Na história, os ciápodes são seres muito altos de
uma perna só, os blêmios são seres bem mais baixos, cuja altura termina nos
ombros, e que tem olhos, boca e nariz no peito. Baldolino e seus amigos
encontram Gavagai, um ciápode, e um blêmio cujo nome não é citado. Essa é parte
da conversa que eles têm com Gavagai:
“Não sois amigos porque sois diferentes?”, perguntou
o Poeta.
“O que ser diferentes?”
“Bem, no sentido de que és diferente de nós e...”
“Por que eu diferente de vós?”
“Santo Deus”, disse o Poeta, “tanto para começar
tens uma perna só! Nós e o blêmio temos duas!”
“Também vós e blêmio se levantar uma perna tem
apenas uma!”
“Mas não tens outra para baixar.”
“Por que devo eu baixar perna que não tem? Deve tu
baixar terceira perna que não tem?”
Boidi intrometeu-se, conciliador:
“Ouve, Gavagai, admitirias que o blêmio não tem
cabeça?”
“Como não tem cabeça? Tem olhos, nariz, boca, fala,
come. Como faz tu isso se não tem cabeça?”
“Mas não reparaste que não tem pescoço, e que depois
do pescoço, tem uma coisa redonda que tu também tens no pescoço e ele não?”
“O que quer dizer reparaste?”
“Viste, percebeste, que sabes quê!”
“Talvez tu diz que ele não é totalmente igual a mim,
que minha mãe não pode confundir eu com ele. Mas tu também não é igual a este
teu amigo, porque ele tem sinal no rosto e tu não tem. E teu amigo é diferente
daquele negro como um dos magos, e ele diferente daquele outro com barba de
rabino.”
(Baldolino – Umberto Eco - 323)
É POSSÍVEL
ESCAPAR DESSA?
Esse trecho é parte de uma conversa com uma “mulher”

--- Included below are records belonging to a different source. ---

==> src/cache_pkg.sv <==
`default_nettype none

package cache_pkg;

	// address and data words
	typedef logic [15:0] addr_t;
	typedef logic [15:0] word_t;

	// address fields: tag 15..11, index 10..3, word 2..1
	typedef logic [4:0] tag_t;
	typedef logic [7:0] index_t;
	typedef logic [1:0] offset_t;

	localparam int NUM_SETS = 256;
	localparam int BLOCK_WORDS = 4;

	// cycles that mem_stall stays high after a strobe
	localparam int MEM_LATENCY = 4;
	typedef logic [$clog2(MEM_LATENCY + 1) - 1:0] lat_cnt_t;

	typedef enum logic [3:0] {
		IDLE,
		COMP_READ,
		COMP_WRITE,
		MEM_WRITE,
		MEM_WRITE_WAIT,
		EVICT,
		EVICT_WAIT,
		FILL_REQ,
		FILL_WAIT,
		FILL_STORE
	} ctrl_state_t;

endpackage

`default_nettype wire

==> src/victim_select.sv <==
`default_nettype none
`timescale 1ns/1ps

module victim_select (
	input  wire                    clk,
	input  wire                    rst_n,
	input  wire                    clear,
	input  wire                    touch,
	input  wire                    touch_way,
	input  wire cache_pkg::index_t index,
	output logic                   victim
);

	// one bit per set, names the least recently used way
	logic lru_mem [cache_pkg::NUM_SETS];

	assign victim = lru_mem[index];

	always_ff @(posedge clk) begin
		if (!rst_n || clear) begin
			lru_mem[index] <= 1'b0;
		end else if (touch) begin
			// the other way becomes the replacement candidate
			lru_mem[index] <= ~touch_way;
		end
	end

endmodule

`default_nettype wire
==> config.mk <==
export PLATFORM = sky130hd
export DESIGN_NAME = victim_select
export DESIGN_NICKNAME = d
export VERILOG_FILES = /design/src/cache_pkg.sv /design/src/victim_select.sv
export SDC_FILE = /design/constraint.sdc
export NUM_CORES = 1
export LEC_CHECK = 0
export BUFFER_PORTS_ARGS = -buffer_cell sky130_fd_sc_hd__buf_2
export CORE_MARGIN = 2
export CORE_UTILIZATION = 45
export DETAILED_ROUTE_END_ITERATION = 10
export HOLD_SLACK_MARGIN = 0.03
export SYNTH_ARGS = -nofsm -noshare
export SYNTH_HDL_FRONTEND = slang
export SYNTH_SLANG_ARGS = --single-unit
==> constraint.sdc <==
create_clock -name clk -period 24.7 [get_ports clk]
set_input_delay 4.94 -clock clk [delete_from_list [all_inputs] [get_ports clk]]
set_output_delay 4.94 -clock clk [all_outputs]
set_load 0.02 [all_outputs]
==> results.cfg <==
[final_layout]
final_core_util_pct = 49.9
largest_register_ffs = 256
largestRegisters = lru_mem (256)
antennaDiodeCount = 0
regMostFlops = lru_mem
fin_cells = 1080
layout.nets = 754
drive_gt1_share_pct = 15.6
final_common_cell = nor2_1
area_growth_pct = 9.74
layout_common_cells = nor2_1, edfxtp_1, mux4_2
seq_area_um2 = 7690
multiInputGateArea_um2 = 3070
nFillCells = 2025

[yosys]
ys_types = 21
yosysWarnings = 0
syn_inst = 748
synthesis.area_um2 = 11000
syn_area_per_cell_um2 = 14.7
synth_top_area_share_pct = 69.9
yosysSeqAreaShare_pct = 69.9
synth_top_cell_by_area = edfxtp_1
ys_ff_latch = 256
synth_area_leaders = edfxtp_1, mux4_2, nor2_1
syn_nets = 761

[drt]
vias_per_cell = 5.87
antenna_left = 0
drtIter0Drc = 750
dr.pass1.iters = 5
vias = 6336
finalWirelength_um = 25500
drcViolationCount = 0
wl_per_cell_um = 23.6

[min_path]
worstHoldPathType = in2reg

[worst_setup_path]
crit_fanout = 40
cpMaxStageDelayCell = buf_4
criticalPathCategory = in2out
cp.arrival_ps = 8320
start_kind = primary input
crit_end = victim
crit_path_cell_trace = buf_4 -> buf_4 -> mux4_2 -> a22oi_1 -> nand2_1 -> a22oi_1 -> a21boi_1 -> or4_1 -> buf_2
critical_path.endpoint_type = primary output
cp.required_ps = 19760
setup.worst_path.start = index[0]
cpPeakStageDelay_ps = 740

[power_and_ir_drop]
leakage_nw = 3.00
seqPwrFrac_pct = 53.9
p_comb_share_pct = 4.7
p_sw_share_pct = 21.0
p_int_mw = 0.698
power.density_nw_per_um2 = 73.1
pwr-share-clk_pct = 41.3
peakVddDrop_v = 0.0000443
p_switching_mw = 0.185

[clocking]
cts_root_buf = clkbuf_16
cts_tree = yes
cts_hold_buf = 0
cts_num_sinks = 256
cts_resized = 0
cts_setup_buffers = 0
clockBufferDepth = 3
htreeDepth = 1
path_clk_slew_ps = 60
numCtsBuffers = 27

[job]
drv_cap = 0

[floorplan]
die_h_um = 160
start_util_pct = 45.5
dieArea_um2 = 25700
pin_count = 14
core_area_um2 = 24200
row_count = 57
die_w_um = 160

[global_route]
grt_max_degree = 133
grtUsageTotal_pct = 20.2
antenna_found_initial = 0
grt_overflow = 0
first_global_vias = 6367
grt_pass1_wl_um = 38500

[placed_design]
routabilityCongestion = 0.756
dp_cells = 1036
place_hpwl_um = 13500
dp_slack_ps = 11390
io_buffer_count = 13

[sta]
fmax_mhz = 75.4
finalHoldViolCount = 0
totalNegativeSetupSlack_ps = 0
worstMarginPinSlew_ps = 1210
drv_slew = 0
grt_setup_unrepaired = false
period_share_pct = 53.7
setup_ws_ps = 11440
period_needed_ps = 13260
setup_viol = 0
slew_headroom_pct = 19.2
hold-worst-slack_ps = 5270

[run_status]
status = completed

fabulosa que Baudolino encontra em um bosque acompanhada por um unicórnio:
“Por que o erro da criação?”
“Mas Baudolino”, dizia ela rindo com cândida
surpresa, “achas que o mundo é perfeito? Olha para esta flor, olha para a
delicadeza do caule, olha para esta espécie de olho poroso que triunfa ao
centro, olha como suas pétalas são todas iguais, e um pouco arqueadas para
colher o orvalho pela manhã como uma concha, olha a felicidade com a qual se
oferece a este inseto que está sugando sua seiva... Não é lindo?”

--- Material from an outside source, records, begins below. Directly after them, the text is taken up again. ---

**src/cache_pkg.sv**
```systemverilog
`default_nettype none

package cache_pkg;

	// address and data words
	typedef logic [15:0] addr_t;
	typedef logic [15:0] word_t;

	// address fields: tag 15..11, index 10..3, word 2..1
	typedef logic [4:0] tag_t;
	typedef logic [7:0] index_t;
	typedef logic [1:0] offset_t;

	localparam int NUM_SETS = 256;
	localparam int BLOCK_WORDS = 4;

	// cycles that mem_stall stays high after a strobe
	localparam int MEM_LATENCY = 4;
	typedef logic [$clog2(MEM_LATENCY + 1) - 1:0] lat_cnt_t;

	typedef enum logic [3:0] {
		IDLE,
		COMP_READ,
		COMP_WRITE,
		MEM_WRITE,
		MEM_WRITE_WAIT,
		EVICT,
		EVICT_WAIT,
		FILL_REQ,
		FILL_WAIT,
		FILL_STORE
	} ctrl_state_t;

endpackage

`default_nettype wire

```
**src/cache_controller.sv**
```systemverilog
`default_nettype none
`timescale 1ns/1ps

module cache_controller (
	input  wire                     clk,
	input  wire                     rst_n,
	input  wire cache_pkg::addr_t   addr,
	input  wire cache_pkg::word_t   data_in,
	input  wire                     rd,
	input  wire                     wr,
	output cache_pkg::word_t        data_out,
	output logic                    done,
	output logic                    stall,
	output logic                    cache_hit,

	output logic                    way0_en,
	output logic                    way0_compare,
	output logic                    way0_write,
	output logic                    way0_valid_in,
	output cache_pkg::tag_t         way0_tag_in,
	output cache_pkg::index_t       way0_index,
	output cache_pkg::offset_t      way0_offset,
	output cache_pkg::word_t        way0_data_in,
	input  wire                     way0_hit,
	input  wire                     way0_dirty,
	input  wire                     way0_valid,
	input  wire cache_pkg::tag_t    way0_tag_out,
	input  wire cache_pkg::word_t   way0_data_out,

	output logic                    way1_en,
	output logic                    way1_compare,
	output logic                    way1_write,
	output logic                    way1_valid_in,
	output cache_pkg::tag_t         way1_tag_in,
	output cache_pkg::index_t       way1_index,
	output cache_pkg::offset_t      way1_offset,
	output cache_pkg::word_t        way1_data_in,
	input  wire                     way1_hit,
	input  wire                     way1_dirty,
	input  wire                     way1_valid,
	input  wire cache_pkg::tag_t    way1_tag_out,
	input  wire cache_pkg::word_t   way1_data_out,

	output logic                    clear,
	output logic                    touch,
	output logic                    touch_way,
	input  wire                     victim,
	output cache_pkg::index_t       lookup_index,

	output cache_pkg::addr_t        mem_addr,
	output cache_pkg::word_t        mem_data_in,
	output logic                    mem_read,
	output logic                    mem_write,
	input  wire cache_pkg::word_t   mem_data_out,
	input  wire                     mem_stall
);

	cache_pkg::ctrl_state_t state;
	cache_pkg::addr_t       req_addr;
	cache_pkg::word_t       req_data;
	cache_pkg::word_t       fill_word;
	cache_pkg::word_t       data_q;
	cache_pkg::word_t       new_word;
	cache_pkg::offset_t     cnt;
	cache_pkg::index_t      sweep_cnt;
	logic                   sweeping;
	logic                   is_read;
	logic                   fill_way;
	logic                   evict_needed;
	logic                   lookup;
	logic                   any_hit;
	logic                   miss_way;
	logic                   miss_dirty;
	logic                   last_word;
	logic                   fill_en;
	cache_pkg::tag_t        victim_tag;

	assign lookup = (state == cache_pkg::COMP_READ) || (state == cache_pkg::COMP_WRITE);
	assign any_hit = way0_hit || way1_hit;
	assign last_word = (cnt == cache_pkg::offset_t'(cache_pkg::BLOCK_WORDS - 1));

	// invalid way first, otherwise the lru way
	assign miss_way = !way0_valid ? 1'b0 : (!way1_valid ? 1'b1 : victim);
	assign miss_dirty = miss_way ? (way1_valid && way1_dirty) : (way0_valid && way0_dirty);
	assign victim_tag = fill_way ? way1_tag_out : way0_tag_out;

	// both ways see the same address and data, en picks the target
	assign fill_en = (state == cache_pkg::FILL_STORE);
	assign lookup_index = sweeping ? sweep_cnt : req_addr[10:3];
	assign clear = sweeping;

	assign way0_en = lookup || (fill_en && !fill_way);
	assign way1_en = lookup || (fill_en && fill_way);
	assign way0_compare = lookup;
	assign way1_compare = lookup;
	assign way0_write = (state == cache_pkg::COMP_WRITE) || fill_en;
	assign way1_write = (state == cache_pkg::COMP_WRITE) || fill_en;
	assign way0_valid_in = fill_en && last_word;
	assign way1_valid_in = fill_en && last_word;
	assign way0_tag_in = req_addr[15:11];
	assign way1_tag_in = req_addr[15:11];
	assign way0_index = lookup_index;
	assign way1_index = lookup_index;
	assign way0_offset = lookup ? req_addr[2:1] : cnt;
	assign way1_offset = lookup ? req_addr[2:1] : cnt;
	assign way0_data_in = lookup ? req_data : mem_data_out;
	assign way1_data_in = lookup ? req_data : mem_data_out;

	// write-back rebuilds the victim address from its stored tag
	always_comb begin
		case (state)
		cache_pkg::MEM_WRITE: mem_addr = req_addr;
		cache_pkg::EVICT: mem_addr = {victim_tag, req_addr[10:3], cnt, 1'b0};
		default: mem_addr = {req_addr[15:3], cnt, 1'b0};
		endcase
	end

	assign mem_data_in = (state == cache_pkg::MEM_WRITE) ? req_data :
		(fill_way ? way1_data_out : way0_data_out);
	assign mem_write = (state == cache_pkg::MEM_WRITE) || (state == cache_pkg::EVICT);
	assign mem_read = (state == cache_pkg::FILL_REQ);

	assign cache_hit = lookup && any_hit;
	assign done = cache_hit || (fill_en && last_word);
	assign stall = sweeping || (state != cache_pkg::IDLE);
	assign touch = done;
	assign touch_way = lookup ? way1_hit : fill_way;

	// requested word, from the hit way or from the fill stream
	assign new_word = lookup ? (way1_hit ? way1_data_out : way0_data_out) :
		((cnt == req_addr[2:1]) ? mem_data_out : fill_word);
	assign data_out = (done && is_read) ? new_word : data_q;

	always_ff @(posedge clk) begin
		if (state == cache_pkg::IDLE && (rd || wr)) begin
			req_addr <= addr;
			req_data <= data_in;
		end
		if (fill_en && cnt == req_addr[2:1]) begin
			fill_word <= mem_data_out;
		end
	end

	always_ff @(posedge clk) begin
		if (!rst_n) begin
			state <= cache_pkg::IDLE;
			sweeping <= 1'b1;
			sweep_cnt <= '0;
			cnt <= '0;
			is_read <= 1'b0;
			fill_way <= 1'b0;
			evict_needed <= 1'b0;
			data_q <= '0;
		end else begin
			if (sweeping) begin
				sweep_cnt <= sweep_cnt + 1'b1;
				if (sweep_cnt == cache_pkg::index_t'(cache_pkg::NUM_SETS - 1)) begin
					sweeping <= 1'b0;
				end
			end
			if (done && is_read) begin
				data_q <= new_word;
			end
			case (state)
			cache_pkg::IDLE: begin
				if (!sweeping && rd) begin
					is_read <= 1'b1;
					state <= cache_pkg::COMP_READ;
				end else if (!sweeping && wr) begin
					is_read <= 1'b0;
					state <= cache_pkg::COMP_WRITE;
				end
			end
			cache_pkg::COMP_READ, cache_pkg::COMP_WRITE: begin
				cnt <= '0;
				fill_way <= miss_way;
				evict_needed <= miss_dirty;
				if (any_hit) begin
					state <= cache_pkg::IDLE;
				end else if (state == cache_pkg::COMP_WRITE) begin
					// write miss goes to memory before the allocate
					state <= cache_pkg::MEM_WRITE;
				end else begin
					state <= miss_dirty ? cache_pkg::EVICT : cache_pkg::FILL_REQ;
				end
			end
			cache_pkg::MEM_WRITE: state <= cache_pkg::MEM_WRITE_WAIT;
			cache_pkg::MEM_WRITE_WAIT: begin
				if (!mem_stall) begin
					state <= evict_needed ? cache_pkg::EVICT : cache_pkg::FILL_REQ;
				end
			end
			cache_pkg::EVICT: state <= cache_pkg::EVICT_WAIT;
			cache_pkg::EVICT_WAIT: begin
				if (!mem_stall) begin
					cnt <= cnt + 1'b1;
					state <= last_word ? cache_pkg::FILL_REQ : cache_pkg::EVICT;
				end
			end
			cache_pkg::FILL_REQ: state <= cache_pkg::FILL_WAIT;
			cache_pkg::FILL_WAIT: begin
				if (!mem_stall) begin
					state <= cache_pkg::FILL_STORE;
				end
			end
			cache_pkg::FILL_STORE: begin
				cnt <= cnt + 1'b1;
				state <= last_word ? cache_pkg::IDLE : cache_pkg::FILL_REQ;
			end
			default: state <= cache_pkg::IDLE;
			endcase
		end
	end

endmodule

`default_nettype wire

```
**config.mk**
```make
export PLATFORM = sky130hd
export DESIGN_NAME = cache_controller
export DESIGN_NICKNAME = d
export VERILOG_FILES = /design/src/cache_pkg.sv /design/src/cache_controller.sv
export SDC_FILE = /design/constraint.sdc
export NUM_CORES = 1
export LEC_CHECK = 0
export ABC_AREA = 1
export CAP_MARGIN = 20
export CORE_UTILIZATION = 55
export DETAILED_ROUTE_END_ITERATION = 8
export DONT_BUFFER_PORTS = 1
export PLACE_DENSITY = 0.7
export SLEW_MARGIN = 5
export SYNTH_ARGS = -nofsm -noshare
export SYNTH_HDL_FRONTEND = slang
export SYNTH_SLANG_ARGS = --single-unit
```
**constraint.sdc**
```tcl
create_clock -name clk -period 4.4 [get_ports clk]
set_input_delay 1.32 -clock clk [delete_from_list [all_inputs] [get_ports clk]]
set_output_delay 1.32 -clock clk [all_outputs]
set_load 0.005 [all_outputs]
```
==> results of run 1 <==
==> area by class of cell <==
cell class / count / share of cell area (%)
clock inverters: 6 / 0.712
well taps: 108 / 2.85
inverters: 65 / 5.25
repair buffers: 4 / 0.633
clock buffers: 10 / 2.69
multi-input cells: 429 / 43.1
flip-flops and latches: 82 / 44.7
==> worst max-delay path: cells and delay by family <==
kind	cells	cell delay [ns]
simple gates	6	0.83
buf+inv	2	0.29
==> worst paths after layout <==
kind | start | end | slack (ns) | cells after the start
min reg2reg | data_q[15]$_SDFF_PN0_ | data_q[15]$_SDFF_PN0_ | 0.48 | 2
max reg2reg | req_addr[2]$_DFFE_PP_ | fill_word[6]$_DFFE_PP_ | 1.76 | 6
max | way0_hit | data_out[0] | 0.63 | 8
min | data_q[15]$_SDFF_PN0_ | data_q[15]$_SDFF_PN0_ | 0.48 | 2
==> report_power, final <==
group / internal, µW / leakage (µW) / total, µW / switching [µW]
logic: 33.9 / 0.00126 / 103 / 69.1
clock network: 202 / 0.0000861 / 486 / 284
registers: 837 / 0.000744 / 856 / 19.7
==> cell usage in the layout (no fill, tap or decap), types with 2 or more instances in the layout <==
master / instances
nand4_1: 2
inv_1: 63
edfxtp_1: 48
ha_1: 2
nand3_1: 44
clkinv_2: 4
clkbuf_8: 9
nand2_1: 204
dfxtp_1: 34
a31oi_1: 21
a21oi_1: 20
mux2_2: 16
nand2_2: 13
nor2_1: 49
o21ai_0: 37
a21oi_2: 10
buf_4: 4
nor3_1: 5
==> registers in the layout, indices dropped and copies added, names as in the netlist <==
name / count
sweep_cnt: 8
cnt: 2
evict_needed: 1
fill_way: 1
clear: 1
req_data: 16
is_read: 1
req_addr: 16
fill_word: 16
data_q: 16
state: 4
==> kinds of logic (layout without fill, tap and decap cells) <==
logic type / Yosys count / count (layout) / synth area share [%]
AOI/OAI and AO/OA: 91 / 91 / 10.6
adders and majority gates: 2 / 2 / 0.504
buffers and inverters: 149 / 85 / 16.1
DFF: 82 / 82 / 42.7
muxes: 16 / 16 / 3.63
and+or+nand+nor: 320 / 320 / 26.4
==> metal layers <==
metal  wire length (µm)  share of wire (%)  vias up
met5                  0                  0        -
met4                336                2.5        0
met3               1320                9.8       26
met2               6110                 45      227
met1               5780                 43     1850
li1                   -                  -     1943
==> metrics by stage <==
step / setup slack, ns / hold WS, ns
floorplan: 0.771 / 0.445
global placement: 0.679 / 0.456
global route: 0.380 / 0.495
detailed placement: 0.624 / 0.464
CTS: 0.622 / 0.476
finish: 0.630 / 0.477
==> impl_results.md, run 1 <==
* Global Route Usage Sum at 28.5%
* DRT iter0 DRCs at 289
* Mean Syn Cell Area at 7.53 µm²
* #FFs+latches synth at 82
* RSZ-0062 raised after global routing: no
* CP Capture Type: output port
* LEAKAGE at 0.00209 µW
* Status: finished clean
* H-tree level count at 3
* CTS tree: done
* Final core occ at 54.4%
* Primary FF master, synth: edfxtp_1
* Design Area, Final at 4740 µm²
* Crit path max fanout at 17
* Normalized max-slew margin at 33.2%
* Clk slew on worst S/H paths at 0.08 ns
* P&R area growth vs syn at -4.53%
* CP arrival at 2.45 ns
* Met1 usage at 38.1%
* Final Skew at 0.0124 ns
* Net Count, Synth at 764
* Num CTS Buffers at 9
* PostCTS Resize Cnt at 0
* Vias at 4046
* CTS root buffer: clkbuf_8
* Layout Nets at 695
* Final Hold Viols at 0
* Dpl hpwl at 10200 µm
* Top Usage Layer GRT: met2
* # hold bufs at CTS at 0
* Placer Congestion at 0.961
* Vias in the first global route at 3867
* VDD IR max at 0.200 mV
* Dpl cells at 688
* Diode count at 0
* I/O Pins at 236
* Die Span Y at 97.0 µm
* Drt first pass iters at 6
* Post-synth top area cell: edfxtp_1
* Slowest stage delay, CP at 0.22 ns
* Buffers on Ports at 0
* Final setup viols at 0
* Starting density of the core at 57.0%
* Sink Count at 82
* Synth top area cells: edfxtp_1 (29%), nand2_1 (15%), dfxtp_1 (14%)
* Ratio of cells with drive above 1 in the final layout at 10.1%
* Final Non-Filler Cells at 704
* Die width at 97.0 µm
* Max-cap violation count at 0
* Initial antenna violation count at 0
* Sequential share of the synthesized area at 42.7%
* Worst path required time at 3.08 ns
* Worst-skew pair later-pin latency at 0.34 ns
* Critical path class: input pin to output port
* Overall power at 1450 µW
* Core Rows at 34
* Die Footprint at 9420 µm²
* Commonest cells post-synth: nand2_1 (204), inv_1 (63), buf_4 (56)
* Final WL at 13500 µm
* Post-Synthesis Cells at 660
* FFs w/ async S/R, synth at 0%
* First-pass GRT wire length at 20800 µm
* Area occupied by registers at 2120 µm²
* Pwr Density at 305 nW/µm²
* Slew Viols, Final at 0
* Antenna viol nets, final at 0
* Post-synth top area share at 29.0%
* Synth warnings at 0
* Maximum number of pins on one net before global-route repair at 48
* Avg WL per Cell at 19.2 µm
* Crit path cell chain: nor2_1 > inv_1 > nand2_2 > nand2_2 > nand2_4 > clkinv_4 > nand2_1 > nand2_1
* Area occupied by multi-input gates at 2050 µm²
* Max Root-Sink Buffers at 2
* Least-Margin Pin Slew at 1.00 ns
* Fillers at 829
* CORE AREA at 8720 µm²
* Most common cell in the netlist: nand2_1
* GR Util met3 at 10.0%
* Post-layout min period at 3.77 ns
* Via density at 5.75
* Setup TNS at 0 ns
* Crit path launch type: input pin
* Cell Area, Synth at 4970 µm²
* Tcrit/Tclk final at 85.7%
* GRT met2 Usage at 43.3%
* Overflow after GRT at 0
* Min-Delay Path Class: register to register
* Max Clock Freq at 265 MHz
* Drc violations at 0
* CP max-delay cell: nor2_1
* Setup Buffers After CTS at 0
* Placement Cell Area at 4580 µm²
* EDFF count, synth at 48
* Yosys cell types at 28
Power figures use the tool's default switching activity.
==> inputs of run 2 (changes only) <==
Settings changed: CORE_ASPECT_RATIO set to 1.25.
==> run 2 against run 1 <==
Via count up 0.59%. Critical path depth up 1. Wire length shrank 3.3%.
==> impl_results.md, run 2 (synthesized netlist as in run 1, its figures left out) <==
* Hold path start: evict_needed$_SDFFE_PN0N_
* Worst r2r src: state[0]$_SDFFE_PN0P_
* Setup Buffers After CTS at 0
* Normalized max-slew margin at 30.6%
* Dpl cells at 701
* Status: finished clean
* Starting density of the core at 57.1%
* Worst-skew pair later-pin latency at 0.37 ns
* Max Root-Sink Buffers at 2
* Flop pwr share at 53.4%
* P&R area growth vs syn at -2.54%
* Max Clock Freq at 250 MHz
* H-tree level count at 3
* VDD IR max at 0.182 mV
* Layout Nets at 696
* Sw power at 355 µW
* LEAKAGE at 0.00212 µW
* Maximum number of pins on one net before global-route repair at 36
* I/O Pins at 236
* Leading cell types in the layout, fill and taps excluded: nand2_1 (204), inv_1 (63), nor2_1 (49)
* Min-Delay Path Class: register to register
* Sink Count at 82
* Worst path required time at 3.08 ns
* Critical path class: register to output port
* Drc violations at 0
* CORE AREA at 8700 µm²
* Crit path max fanout at 28
* CP arrival at 2.68 ns
* Switch share at 22.2%
* Dpl hpwl at 9560 µm
* Vias at 4070
* CP startpoint: state[0]$_SDFFE_PN0P_
* Global Route Usage Sum at 28.2%
* Final WL at 13100 µm
* Final setup viols at 0
* CP Capture Type: output port
* Initial antenna violation count at 1
* Commonest non-fill, non-tap cell in the layout: nand2_1
* Setup TNS at 0 ns
* Vias in the first global route at 4033
* Worst Slack Setup Final at 0.400 ns
* Ratio of cells with drive above 1 in the final layout at 10.1%
* Post-Place Worst Slack at 0.621 ns
* Buffers on Ports at 0
* Max-cap violation count at 0
* Core Rows at 38
* Crit path launch type: register
* Die Footprint at 9420 µm²
* PostCTS Resize Cnt at 0
* Placer Congestion at 0.839
* First-pass GRT wire length at 19700 µm
* Antenna viol nets, final at 0
* Logic gate share of total power at 6.3%
* Final Skew at 0.0130 ns
* Clk pwr share at 40.3%
* RSZ-0062 raised after global routing: no
* Clk slew on worst S/H paths at 0.07 ns
* Drt first pass iters at 4
* Post-layout min period at 4.00 ns
* Via density at 5.67
* Num CTS Buffers at 9
* DRT iter0 DRCs at 246
* # hold bufs at CTS at 0
* Avg WL per Cell at 18.2 µm
* CTS tree: done
* Pint at 1240 µW
* Final Non-Filler Cells at 718
* CTS root buffer: clkbuf_8
* Least-Margin Pin Slew at 1.04 ns
* Tcrit/Tclk final at 90.9%
* Slew Viols, Final at 0
* Pwr Density at 330 nW/µm²
* Die Span Y at 108 µm
* Overflow after GRT at 0
* Die width at 87.0 µm
* Overall power at 1600 µW
* Final Hold Viols at 0
-- run 2: changes by cell type in the layout (fill, tap and decap cells not counted), sizes merged --
cell and change:
diode +1, buf +1, clkbuf +4, inv -1, bufinv +2, clkinvlp -1
clkinv -4
-- run 2: final timing paths --
check	endpoint	slack, ns	depth (start not counted)
setup / recovery	data_out[10]	0.40	9
hold / removal	evict_needed$_SDFFE_PN0N_	0.48	2
setup reg to reg	data_q[10]$_SDFF_PN0_	1.97	9
hold reg to reg	evict_needed$_SDFFE_PN0N_	0.48	2
-- run 2: worst max-delay path, cell delays in order, from the launching register on --
cell and delay [ns]:
dfxtp_1 0.40, inv_1 0.05, nor2_1 0.25, nand2_1 0.15, nand2_2 0.45, inv_1 0.49, nand3_1 0.21, nand2_1 0.13
nand2_2 0.11, nand2_1 0.07
-- run 2: stage by stage --
step                      hold WS (ns)  cell area [µm²]  util, %
after floorplan                  0.445             4970        -
after global placement           0.457             4610     52.9
after detailed placement         0.468             4610     52.9
after CTS                        0.480             4840     55.6
after global routing             0.501             4840     55.7
final                            0.480             4840     55.7
-- run 2: cell type report --
cell class	count	area, µm²
repair buffers	5	37.5
well taps	120	150
multi-input cells	429	2050
diodes	1	2.50
clock inverters	2	60.1
clock buffers	14	174
flip-flops and latches	82	2120
inverters	65	249
fillers	821	3860
-- run 2: power by group through the flow --
stage / logic (µW) / clock network [µW] / registers (µW)
finish: 101 / 644 / 853
global route: 114 / 680 / 857
CTS: 101 / 651 / 853
detailed placement: 100 / 0 / 870
global placement: 99.0 / 0 / 870
floorplan: 113 / 0 / 864
-- run 2: routing by layer --
layer	vias up	global-route usage, %	wire length (µm)
li1	1949	-	-
met1	1871	29.2	4760
met2	218	48.9	6650
met3	32	9.08	1260
met4	0	17.6	425
met5	-	0	0
==> inputs of run 3 (changes only) <==
Settings changed: CELL_PAD_IN_SITES_DETAIL_PLACEMENT set to 1, CELL_PAD_IN_SITES_GLOBAL_PLACEMENT set to 2, CORE_UTILIZATION 55 to 36, GPL_TIMING_DRIVEN set to 0, PLACE_DENSITY 0.7 to unset, PLACE_DENSITY_LB_ADDON set to 0.1.
==> run 3 against run 2 <==
Register-to-register slack hardly changed. Sequential share of layout area down 5.8 points. Sequential power is essentially flat. Clock skew down 0.0053 ns. Clock power up 38%. Non-clock buffer count increased by 81. Core utilization is 14 points lower. Worst hold slack worse by 0.0054 ns. Critical path depth unchanged. Die area rose by 52%. Clock-buffer cell count fell by 4. Final area grew 15%. Critical endpoint is now data_out[5].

“É lindo, realmente. Mas, justo por isso, não é bom
que seja lindo? Não é este o milagre divino?”
“Baudolino, amanhã de manhã esta flor estará morta,
e daqui a dois dias será apenas putrefação. Vem comigo.” Levou-o para o mato,
mostrando-lhe um cogumelo de cúpula vermelha listrado de chamas amarelas.
“É lindo?”, disse.
“É lindo.”
“É venenoso. Quem comer, morrerá. Pode parecer perfeita
uma criação na qual a morte está à espreita? Sabes que morrerei também, um dia,
e que também serei putrefação, se não me consagrasse à redenção de Deus?”
“A redenção de Deus? Explica-me...”
“Acaso não serás também um cristão. Baudlino, como
os monstros de Pndapetzim? Os cristãos que mataram Ipásia acreditavam numa
divindade cruel que criara o mundo, e com ele a morte, o sofrimento e, pior do
que o sofrimento físico, o mal da alma. Os seres criados são capazes de odiar,
de matar, de fazer sofrer os próprios semelhantes. Não acreditarás que um Deus
justo tenha destinado seus filhos a essa miséria...”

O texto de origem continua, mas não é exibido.